Provisions of the Act have commenced without corresponding provisions having taken effect in the Regulation and the approved forms have not yet been updated by the Department of State Development, Infrastructure and Planning. The existing forms are now inconsistent with the Act, particularly Question 9 of IDAS form 1 and the various development assessment checklist forms. For Question 9 and the related notes at the end of the form (Does the application involve a state resource?) the regulation is currently inconsistent with the Act.

Applications made that do not use the approved forms and that do not contain the mandatory information required in those forms will not be properly made (see ss 260 and 261). The danger is that this might pass unnoticed by the assessment manager and only be discovered at a very late stage.  

Solicitors advising clients in this area might like to consider whether it is preferable to delay lodging development applications until the forms have been correctly updated.

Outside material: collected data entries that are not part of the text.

$ cat config.mk
export PLATFORM = sky130hd
export DESIGN_NAME = fpu_add_scheduler
export DESIGN_NICKNAME = d
export VERILOG_FILES = /design/src/rtl/fpu_add_scheduler.sv
export SDC_FILE = /design/constraint.sdc
export NUM_CORES = 1
export LEC_CHECK = 0
export CAP_MARGIN = 20
export CORE_ASPECT_RATIO = 2
export CORE_MARGIN = 2
export CORE_UTILIZATION = 47
export DETAILED_ROUTE_END_ITERATION = 12
export GPL_TIMING_DRIVEN = 0
export PLACE_DENSITY = 0.8
export SLEW_MARGIN = 20
export SYNTH_ARGS = -nofsm -noshare
export SYNTH_HDL_FRONTEND = slang
export SYNTH_SLANG_ARGS = --single-unit
$ cat constraint.sdc
create_clock -name clk -period 3.5 [get_ports clk]
set_clock_uncertainty 0.15 [all_clocks]
set_input_delay 0.525 -clock clk [delete_from_list [all_inputs] [get_ports clk]]
set_output_delay 0.525 -clock clk [all_outputs]
set_load 0.02 [all_outputs]
$ cat src/rtl/fpu_add_scheduler.sv
// Two-requester round-robin issue scheduler for a fixed-latency FP add datapath.
// Per-requester credits cover in-flight plus buffered results, so the result FIFOs never overflow.
module fpu_add_scheduler #(
   parameter int LAT      = 4,
   parameter int RB_DEPTH = 2
) (
   input  logic        clk,
   input  logic        rst,
   input  logic        req0_valid,
   input  logic [31:0] req0_a,
   input  logic [31:0] req0_b,
   output logic        req0_ready,
   input  logic        req1_valid,
   input  logic [31:0] req1_a,
   input  logic [31:0] req1_b,
   output logic        req1_ready,
   output logic        dp_issue,
   output logic [31:0] dp_a,
   output logic [31:0] dp_b,
   input  logic        dp_res_valid,
   input  logic [31:0] dp_res,
   output logic        rsp0_valid,
   output logic [31:0] rsp0_data,
   input  logic        rsp0_ready,
   output logic        rsp1_valid,
   output logic [31:0] rsp1_data,
   input  logic        rsp1_ready,
   output logic        busy,
   output logic        err_unexpected,
   output logic        err_missing
);
   localparam int            PW    = (RB_DEPTH > 1) ? $clog2(RB_DEPTH) : 1;
   localparam logic [2:0]    DEPTH = 3'(RB_DEPTH);
   localparam logic [PW-1:0] LAST  = PW'(RB_DEPTH - 1);

   logic [2:0]     cnt [2];
   logic           prio;
   logic [1:0]     elig;
   logic [1:0]     grant;
   logic [1:0]     rsp_hs;
   logic [1:0]     wr;
   logic [1:0]     miss;
   logic           dp_id;
   logic [LAT-1:0] tag_v;
   logic [LAT-1:0] tag_id;
   logic [31:0]    mem [2][RB_DEPTH];
   logic [PW-1:0]  wr_ptr [2];
   logic [PW-1:0]  rd_ptr [2];
   logic [2:0]     fcnt [2];

   // prio high means requester 1 wins a tie; grants are masked while reset is held
   always_comb begin
      elig[0]   = req0_valid && (cnt[0] < DEPTH);
      elig[1]   = req1_valid && (cnt[1] < DEPTH);
      grant[0]  = rst && elig[0] && (!elig[1] || !prio);
      grant[1]  = rst && elig[1] && (!elig[0] || prio);
      rsp_hs[0] = (fcnt[0] != 3'd0) && rsp0_ready;
      rsp_hs[1] = (fcnt[1] != 3'd0) && rsp1_ready;
      wr        = 2'b00;
      miss      = 2'b00;
      if (tag_v[LAT-1]) begin
         if (dp_res_valid) wr[tag_id[LAT-1]]   = 1'b1;
         else              miss[tag_id[LAT-1]] = 1'b1;
      end
   end

   assign req0_ready = grant[0];
   assign req1_ready = grant[1];
   assign rsp0_valid = (fcnt[0] != 3'd0);
   assign rsp1_valid = (fcnt[1] != 3'd0);
   assign rsp0_data  = mem[0][rd_ptr[0]];
   assign rsp1_data  = mem[1][rd_ptr[1]];
   assign busy       = (cnt[0] != 3'd0) || (cnt[1] != 3'd0) || dp_issue;

   always_ff @(posedge clk or negedge rst) begin
      if (!rst) begin
         prio     <= 1'b0;
         dp_issue <= 1'b0;
         dp_id    <= 1'b0;
         dp_a     <= '0;
         dp_b     <= '0;
      end else begin
         dp_issue <= |grant;
         if (|grant) begin
            prio  <= grant[0];
            dp_id <= grant[1];
            dp_a  <= grant[1] ? req1_a : req0_a;
            dp_b  <= grant[1] ? req1_b : req0_b;
         end
      end
   end

   // Stage LAT-1 lines up with the cycle the datapath is due to strobe dp_res_valid
   always_ff @(posedge clk or negedge rst) begin
      if (!rst) begin
         tag_v  <= '0;
         tag_id <= '0;
      end else begin
         tag_v[0]  <= dp_issue;
         tag_id[0] <= dp_id;
         for (int k = 1; k < LAT; k++) begin
            tag_v[k]  <= tag_v[k-1];
            tag_id[k] <= tag_id[k-1];
         end
      end
   end

   // A missing result frees its credit exactly as a consumed response would
   always_ff @(posedge clk or negedge rst) begin
      if (!rst) begin
         for (int i = 0; i < 2; i++) begin
            cnt[i]    <= 3'd0;
            fcnt[i]   <= 3'd0;
            wr_ptr[i] <= '0;
            rd_ptr[i] <= '0;
            for (int j = 0; j < RB_DEPTH; j++) mem[i][j] <= '0;
         end
      end else begin
         for (int i = 0; i < 2; i++) begin
            cnt[i]  <= cnt[i] + 3'(grant[i]) - 3'(rsp_hs[i]) - 3'(miss[i]);
            fcnt[i] <= fcnt[i] + 3'(wr[i]) - 3'(rsp_hs[i]);
            if (wr[i]) begin
               mem[i][wr_ptr[i]] <= dp_res;
               wr_ptr[i]         <= (wr_ptr[i] == LAST) ? '0 : wr_ptr[i] + 1'b1;
            end
            if (rsp_hs[i]) rd_ptr[i] <= (rd_ptr[i] == LAST) ? '0 : rd_ptr[i] + 1'b1;
         end
      end
   end

   always_ff @(posedge clk or negedge rst) begin
      if (!rst) begin
         err_unexpected <= 1'b0;
         err_missing    <= 1'b0;
      end else begin
         if (dp_res_valid && !tag_v[LAT-1]) err_unexpected <= 1'b1;
         if (|miss)                         err_missing    <= 1'b1;
      end
   end

endmodule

If applications have already been lodged, consideration could be given to contacting the assessment manager at an early stage regarding a minor change to the application and resubmitting those parts of the application that require the approved forms once they issue.  For applications lodged from 22 November 2012 that include Crown land, note that ‘owner’s consent’ is now required (not State resource consent).

A representative of the Department of State Development, Infrastructure and Planning advises that it is anticipated that the static forms will be available by next week and the interactive forms before 21 December 2012.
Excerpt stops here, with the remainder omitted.